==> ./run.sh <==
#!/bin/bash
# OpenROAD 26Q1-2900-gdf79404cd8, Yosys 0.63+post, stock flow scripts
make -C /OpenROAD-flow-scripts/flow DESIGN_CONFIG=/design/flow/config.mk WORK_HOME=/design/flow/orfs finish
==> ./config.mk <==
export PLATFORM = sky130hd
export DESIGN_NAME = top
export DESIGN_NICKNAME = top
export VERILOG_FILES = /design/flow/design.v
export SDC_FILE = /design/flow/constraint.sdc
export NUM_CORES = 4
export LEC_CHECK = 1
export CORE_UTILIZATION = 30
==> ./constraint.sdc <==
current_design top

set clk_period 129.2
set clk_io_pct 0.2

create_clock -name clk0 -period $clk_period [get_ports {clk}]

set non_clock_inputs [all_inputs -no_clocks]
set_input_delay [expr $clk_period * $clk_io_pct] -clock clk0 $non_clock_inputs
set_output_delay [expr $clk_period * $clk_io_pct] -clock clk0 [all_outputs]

...

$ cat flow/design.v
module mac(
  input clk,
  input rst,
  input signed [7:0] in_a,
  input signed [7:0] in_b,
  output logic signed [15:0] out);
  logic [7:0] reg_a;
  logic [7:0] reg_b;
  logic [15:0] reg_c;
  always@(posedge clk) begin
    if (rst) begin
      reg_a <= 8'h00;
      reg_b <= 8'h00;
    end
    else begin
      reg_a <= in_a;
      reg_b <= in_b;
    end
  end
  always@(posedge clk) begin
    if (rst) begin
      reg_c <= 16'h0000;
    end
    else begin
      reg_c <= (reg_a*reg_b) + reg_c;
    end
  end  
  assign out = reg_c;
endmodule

[Problem requirements]:
Find the string "expr" in the listing and return every line that holds it.

[Result]:
set_input_delay [expr $clk_period * $clk_io_pct] -clock clk0 $non_clock_inputs
set_output_delay [expr $clk_period * $clk_io_pct] -clock clk0 [all_outputs]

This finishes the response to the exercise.